Task instructions:
Scan the records below for the line containing "# Synthesis repeated" and the line containing "# synth_path". Copy both, plus every line between, exactly.

Source information:
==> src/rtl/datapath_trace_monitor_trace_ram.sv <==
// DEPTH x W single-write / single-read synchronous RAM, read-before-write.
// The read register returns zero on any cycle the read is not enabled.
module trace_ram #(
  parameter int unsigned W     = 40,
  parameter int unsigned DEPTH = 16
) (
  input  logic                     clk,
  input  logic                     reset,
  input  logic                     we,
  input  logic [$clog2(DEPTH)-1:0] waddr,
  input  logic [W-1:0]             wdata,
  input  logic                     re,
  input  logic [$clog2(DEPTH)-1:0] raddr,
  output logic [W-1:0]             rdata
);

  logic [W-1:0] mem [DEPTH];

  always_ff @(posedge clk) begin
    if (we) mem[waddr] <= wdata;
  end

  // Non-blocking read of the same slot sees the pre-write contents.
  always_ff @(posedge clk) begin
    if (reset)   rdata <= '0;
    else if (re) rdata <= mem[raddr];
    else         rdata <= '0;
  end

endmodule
...
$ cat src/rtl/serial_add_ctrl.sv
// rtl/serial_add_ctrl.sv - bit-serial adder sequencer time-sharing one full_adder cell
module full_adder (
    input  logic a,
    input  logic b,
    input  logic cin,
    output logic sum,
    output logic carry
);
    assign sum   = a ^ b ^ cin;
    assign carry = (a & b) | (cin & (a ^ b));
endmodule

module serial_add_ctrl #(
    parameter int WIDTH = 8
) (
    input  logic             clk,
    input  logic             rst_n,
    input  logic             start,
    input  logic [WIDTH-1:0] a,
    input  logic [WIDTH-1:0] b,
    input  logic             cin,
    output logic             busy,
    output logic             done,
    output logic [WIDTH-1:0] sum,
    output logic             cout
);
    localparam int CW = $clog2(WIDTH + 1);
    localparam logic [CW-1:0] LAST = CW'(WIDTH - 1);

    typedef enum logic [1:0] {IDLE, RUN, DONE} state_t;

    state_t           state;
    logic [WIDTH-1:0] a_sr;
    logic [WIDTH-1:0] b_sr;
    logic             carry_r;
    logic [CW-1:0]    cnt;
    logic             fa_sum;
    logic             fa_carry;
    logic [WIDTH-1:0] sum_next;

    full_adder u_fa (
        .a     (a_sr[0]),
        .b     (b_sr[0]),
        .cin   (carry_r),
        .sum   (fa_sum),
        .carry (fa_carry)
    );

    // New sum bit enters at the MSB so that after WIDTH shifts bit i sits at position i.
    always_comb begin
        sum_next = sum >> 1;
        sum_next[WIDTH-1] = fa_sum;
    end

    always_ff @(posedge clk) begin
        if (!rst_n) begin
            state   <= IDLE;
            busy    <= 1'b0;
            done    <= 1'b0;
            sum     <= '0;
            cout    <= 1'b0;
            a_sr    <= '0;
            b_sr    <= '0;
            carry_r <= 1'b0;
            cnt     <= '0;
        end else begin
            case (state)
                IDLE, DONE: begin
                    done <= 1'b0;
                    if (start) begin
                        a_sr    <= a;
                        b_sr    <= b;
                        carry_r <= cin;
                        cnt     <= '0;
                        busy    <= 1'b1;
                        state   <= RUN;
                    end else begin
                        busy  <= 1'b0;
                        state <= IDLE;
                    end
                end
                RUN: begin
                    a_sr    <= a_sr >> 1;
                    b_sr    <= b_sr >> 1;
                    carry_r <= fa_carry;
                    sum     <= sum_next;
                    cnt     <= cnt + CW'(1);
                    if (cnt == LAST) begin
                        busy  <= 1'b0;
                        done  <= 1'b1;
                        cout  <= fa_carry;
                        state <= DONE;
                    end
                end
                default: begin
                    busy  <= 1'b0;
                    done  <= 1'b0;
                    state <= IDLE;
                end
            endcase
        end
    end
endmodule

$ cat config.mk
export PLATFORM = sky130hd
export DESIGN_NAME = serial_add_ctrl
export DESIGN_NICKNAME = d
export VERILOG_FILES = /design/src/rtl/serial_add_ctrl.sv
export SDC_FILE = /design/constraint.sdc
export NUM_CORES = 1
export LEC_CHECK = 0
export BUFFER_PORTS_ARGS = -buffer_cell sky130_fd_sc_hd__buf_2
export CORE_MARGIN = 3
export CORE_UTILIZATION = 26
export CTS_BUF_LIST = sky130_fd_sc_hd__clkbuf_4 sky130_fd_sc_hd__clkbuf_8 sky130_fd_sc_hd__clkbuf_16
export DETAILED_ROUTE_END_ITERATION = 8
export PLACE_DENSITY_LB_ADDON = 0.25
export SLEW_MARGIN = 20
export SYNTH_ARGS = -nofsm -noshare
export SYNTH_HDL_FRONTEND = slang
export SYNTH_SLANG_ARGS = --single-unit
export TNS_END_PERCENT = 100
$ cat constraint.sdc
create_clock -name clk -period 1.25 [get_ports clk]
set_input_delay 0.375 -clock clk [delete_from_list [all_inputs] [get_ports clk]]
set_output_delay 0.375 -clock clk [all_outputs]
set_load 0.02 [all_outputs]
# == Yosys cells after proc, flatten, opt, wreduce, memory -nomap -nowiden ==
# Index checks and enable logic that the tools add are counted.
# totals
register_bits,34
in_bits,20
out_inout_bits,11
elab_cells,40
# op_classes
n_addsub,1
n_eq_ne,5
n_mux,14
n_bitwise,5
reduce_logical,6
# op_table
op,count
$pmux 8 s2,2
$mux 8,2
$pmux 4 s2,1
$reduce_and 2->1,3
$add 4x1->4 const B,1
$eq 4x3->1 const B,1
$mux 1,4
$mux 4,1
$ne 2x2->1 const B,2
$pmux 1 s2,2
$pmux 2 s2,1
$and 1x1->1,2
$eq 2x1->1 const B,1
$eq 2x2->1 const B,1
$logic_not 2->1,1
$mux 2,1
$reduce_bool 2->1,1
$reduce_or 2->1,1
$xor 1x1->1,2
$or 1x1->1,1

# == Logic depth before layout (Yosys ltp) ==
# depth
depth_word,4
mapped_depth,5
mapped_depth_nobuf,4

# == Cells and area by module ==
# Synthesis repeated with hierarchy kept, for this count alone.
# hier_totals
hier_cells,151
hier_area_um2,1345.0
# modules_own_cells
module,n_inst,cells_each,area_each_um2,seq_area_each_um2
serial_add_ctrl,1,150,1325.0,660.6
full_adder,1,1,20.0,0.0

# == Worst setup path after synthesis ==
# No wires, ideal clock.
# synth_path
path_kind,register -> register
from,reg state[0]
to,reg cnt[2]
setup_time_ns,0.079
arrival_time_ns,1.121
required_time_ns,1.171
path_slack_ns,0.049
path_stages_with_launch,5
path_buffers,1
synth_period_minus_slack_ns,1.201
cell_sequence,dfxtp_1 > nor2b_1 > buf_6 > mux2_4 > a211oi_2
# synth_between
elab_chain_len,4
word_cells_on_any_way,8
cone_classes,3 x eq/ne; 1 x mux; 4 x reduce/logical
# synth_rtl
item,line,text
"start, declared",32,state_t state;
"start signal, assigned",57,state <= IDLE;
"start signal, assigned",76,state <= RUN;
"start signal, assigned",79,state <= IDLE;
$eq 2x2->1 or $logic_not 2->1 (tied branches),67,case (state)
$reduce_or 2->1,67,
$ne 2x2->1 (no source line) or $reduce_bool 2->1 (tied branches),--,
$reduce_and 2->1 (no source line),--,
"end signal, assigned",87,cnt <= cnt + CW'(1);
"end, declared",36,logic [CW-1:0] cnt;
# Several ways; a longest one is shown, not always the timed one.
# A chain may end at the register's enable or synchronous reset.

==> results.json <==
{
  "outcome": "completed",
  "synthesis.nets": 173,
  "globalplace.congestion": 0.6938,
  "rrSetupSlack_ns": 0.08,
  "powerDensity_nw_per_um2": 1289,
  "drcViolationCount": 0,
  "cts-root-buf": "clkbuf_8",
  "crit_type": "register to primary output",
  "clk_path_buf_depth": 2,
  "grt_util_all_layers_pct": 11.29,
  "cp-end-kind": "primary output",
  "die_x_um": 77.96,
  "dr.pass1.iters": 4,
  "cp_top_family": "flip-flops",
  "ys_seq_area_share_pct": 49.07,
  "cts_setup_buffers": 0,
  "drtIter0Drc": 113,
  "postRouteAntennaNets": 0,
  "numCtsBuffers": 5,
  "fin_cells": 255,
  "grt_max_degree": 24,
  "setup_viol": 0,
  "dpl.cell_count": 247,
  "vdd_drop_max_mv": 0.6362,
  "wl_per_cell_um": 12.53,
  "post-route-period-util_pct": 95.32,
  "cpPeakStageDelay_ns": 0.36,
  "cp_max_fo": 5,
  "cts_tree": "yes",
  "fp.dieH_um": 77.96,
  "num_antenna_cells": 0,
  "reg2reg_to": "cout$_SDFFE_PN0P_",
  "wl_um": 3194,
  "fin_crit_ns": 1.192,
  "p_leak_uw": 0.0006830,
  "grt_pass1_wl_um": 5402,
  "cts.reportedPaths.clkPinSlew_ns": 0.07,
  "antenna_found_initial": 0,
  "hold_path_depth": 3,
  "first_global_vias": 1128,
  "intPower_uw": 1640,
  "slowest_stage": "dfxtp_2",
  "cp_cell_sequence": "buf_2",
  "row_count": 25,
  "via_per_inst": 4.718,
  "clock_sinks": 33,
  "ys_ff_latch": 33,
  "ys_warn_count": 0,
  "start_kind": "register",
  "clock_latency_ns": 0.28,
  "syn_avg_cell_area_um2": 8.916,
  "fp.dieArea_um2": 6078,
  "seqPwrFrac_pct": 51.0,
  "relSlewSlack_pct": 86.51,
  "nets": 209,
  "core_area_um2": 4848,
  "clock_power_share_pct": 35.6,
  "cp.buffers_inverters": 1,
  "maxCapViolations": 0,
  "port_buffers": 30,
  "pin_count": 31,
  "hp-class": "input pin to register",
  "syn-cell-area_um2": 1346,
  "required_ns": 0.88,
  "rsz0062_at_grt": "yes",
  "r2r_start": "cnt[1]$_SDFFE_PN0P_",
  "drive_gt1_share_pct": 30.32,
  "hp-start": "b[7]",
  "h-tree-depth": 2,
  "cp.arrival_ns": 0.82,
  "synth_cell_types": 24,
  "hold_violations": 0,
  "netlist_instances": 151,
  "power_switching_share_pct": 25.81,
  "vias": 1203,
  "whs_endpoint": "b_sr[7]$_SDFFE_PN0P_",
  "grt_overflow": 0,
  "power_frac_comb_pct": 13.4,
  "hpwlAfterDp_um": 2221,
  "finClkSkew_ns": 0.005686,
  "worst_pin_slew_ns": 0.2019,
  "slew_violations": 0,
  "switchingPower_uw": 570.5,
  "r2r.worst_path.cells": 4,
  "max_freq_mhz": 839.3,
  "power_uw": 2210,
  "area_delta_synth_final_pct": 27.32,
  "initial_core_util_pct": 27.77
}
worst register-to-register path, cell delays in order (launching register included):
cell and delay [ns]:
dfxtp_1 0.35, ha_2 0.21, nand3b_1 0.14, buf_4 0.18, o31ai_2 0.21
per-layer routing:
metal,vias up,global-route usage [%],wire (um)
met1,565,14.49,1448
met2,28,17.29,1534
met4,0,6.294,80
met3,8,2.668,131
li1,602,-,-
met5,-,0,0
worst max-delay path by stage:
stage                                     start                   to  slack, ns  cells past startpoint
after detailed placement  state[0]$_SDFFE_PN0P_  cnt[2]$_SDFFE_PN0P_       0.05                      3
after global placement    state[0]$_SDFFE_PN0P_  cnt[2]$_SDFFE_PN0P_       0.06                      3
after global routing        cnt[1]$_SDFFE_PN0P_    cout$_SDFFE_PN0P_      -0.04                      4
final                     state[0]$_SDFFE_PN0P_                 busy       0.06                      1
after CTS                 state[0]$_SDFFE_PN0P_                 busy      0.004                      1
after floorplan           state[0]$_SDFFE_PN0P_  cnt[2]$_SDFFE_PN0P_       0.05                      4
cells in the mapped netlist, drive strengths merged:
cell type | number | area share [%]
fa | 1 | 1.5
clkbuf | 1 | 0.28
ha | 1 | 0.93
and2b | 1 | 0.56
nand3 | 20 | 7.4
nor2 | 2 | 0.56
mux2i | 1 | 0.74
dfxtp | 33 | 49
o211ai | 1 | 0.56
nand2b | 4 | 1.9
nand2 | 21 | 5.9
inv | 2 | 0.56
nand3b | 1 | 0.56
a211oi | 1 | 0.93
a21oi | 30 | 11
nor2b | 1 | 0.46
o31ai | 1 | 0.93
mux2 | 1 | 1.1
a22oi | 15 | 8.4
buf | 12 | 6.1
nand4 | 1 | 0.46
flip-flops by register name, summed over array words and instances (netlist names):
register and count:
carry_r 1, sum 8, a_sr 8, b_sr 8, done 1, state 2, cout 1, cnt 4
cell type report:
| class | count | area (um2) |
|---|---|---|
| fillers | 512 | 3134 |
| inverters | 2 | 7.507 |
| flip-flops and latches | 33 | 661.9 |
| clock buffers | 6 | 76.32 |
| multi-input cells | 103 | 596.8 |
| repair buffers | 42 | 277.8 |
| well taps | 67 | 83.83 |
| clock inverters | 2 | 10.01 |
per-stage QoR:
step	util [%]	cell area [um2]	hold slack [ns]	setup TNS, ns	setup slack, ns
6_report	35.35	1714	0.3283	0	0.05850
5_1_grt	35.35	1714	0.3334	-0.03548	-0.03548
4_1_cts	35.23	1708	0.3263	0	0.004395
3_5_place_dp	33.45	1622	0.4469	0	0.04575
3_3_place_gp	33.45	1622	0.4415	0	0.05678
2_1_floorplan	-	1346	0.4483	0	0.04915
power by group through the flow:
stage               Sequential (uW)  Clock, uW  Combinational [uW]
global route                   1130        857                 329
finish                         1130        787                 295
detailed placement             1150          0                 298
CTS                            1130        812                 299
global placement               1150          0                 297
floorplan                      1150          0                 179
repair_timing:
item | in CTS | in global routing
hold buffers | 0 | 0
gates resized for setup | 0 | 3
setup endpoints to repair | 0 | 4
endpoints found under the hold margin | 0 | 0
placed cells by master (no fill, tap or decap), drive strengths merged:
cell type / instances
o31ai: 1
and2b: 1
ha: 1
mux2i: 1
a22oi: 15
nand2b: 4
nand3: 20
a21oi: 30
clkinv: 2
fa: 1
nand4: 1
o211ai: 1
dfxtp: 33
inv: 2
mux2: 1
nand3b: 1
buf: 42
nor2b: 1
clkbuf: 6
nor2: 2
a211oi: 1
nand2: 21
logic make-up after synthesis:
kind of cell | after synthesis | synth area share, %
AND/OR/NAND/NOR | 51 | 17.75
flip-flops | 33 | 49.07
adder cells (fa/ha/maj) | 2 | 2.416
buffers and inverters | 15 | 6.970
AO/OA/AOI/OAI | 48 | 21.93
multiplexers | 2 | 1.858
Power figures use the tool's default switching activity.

Solution to this task:
# Synthesis repeated with hierarchy kept, for this count alone.
# hier_totals
hier_cells,151
hier_area_um2,1345.0
# modules_own_cells
module,n_inst,cells_each,area_each_um2,seq_area_each_um2
serial_add_ctrl,1,150,1325.0,660.6
full_adder,1,1,20.0,0.0

# == Worst setup path after synthesis ==
# No wires, ideal clock.
# synth_path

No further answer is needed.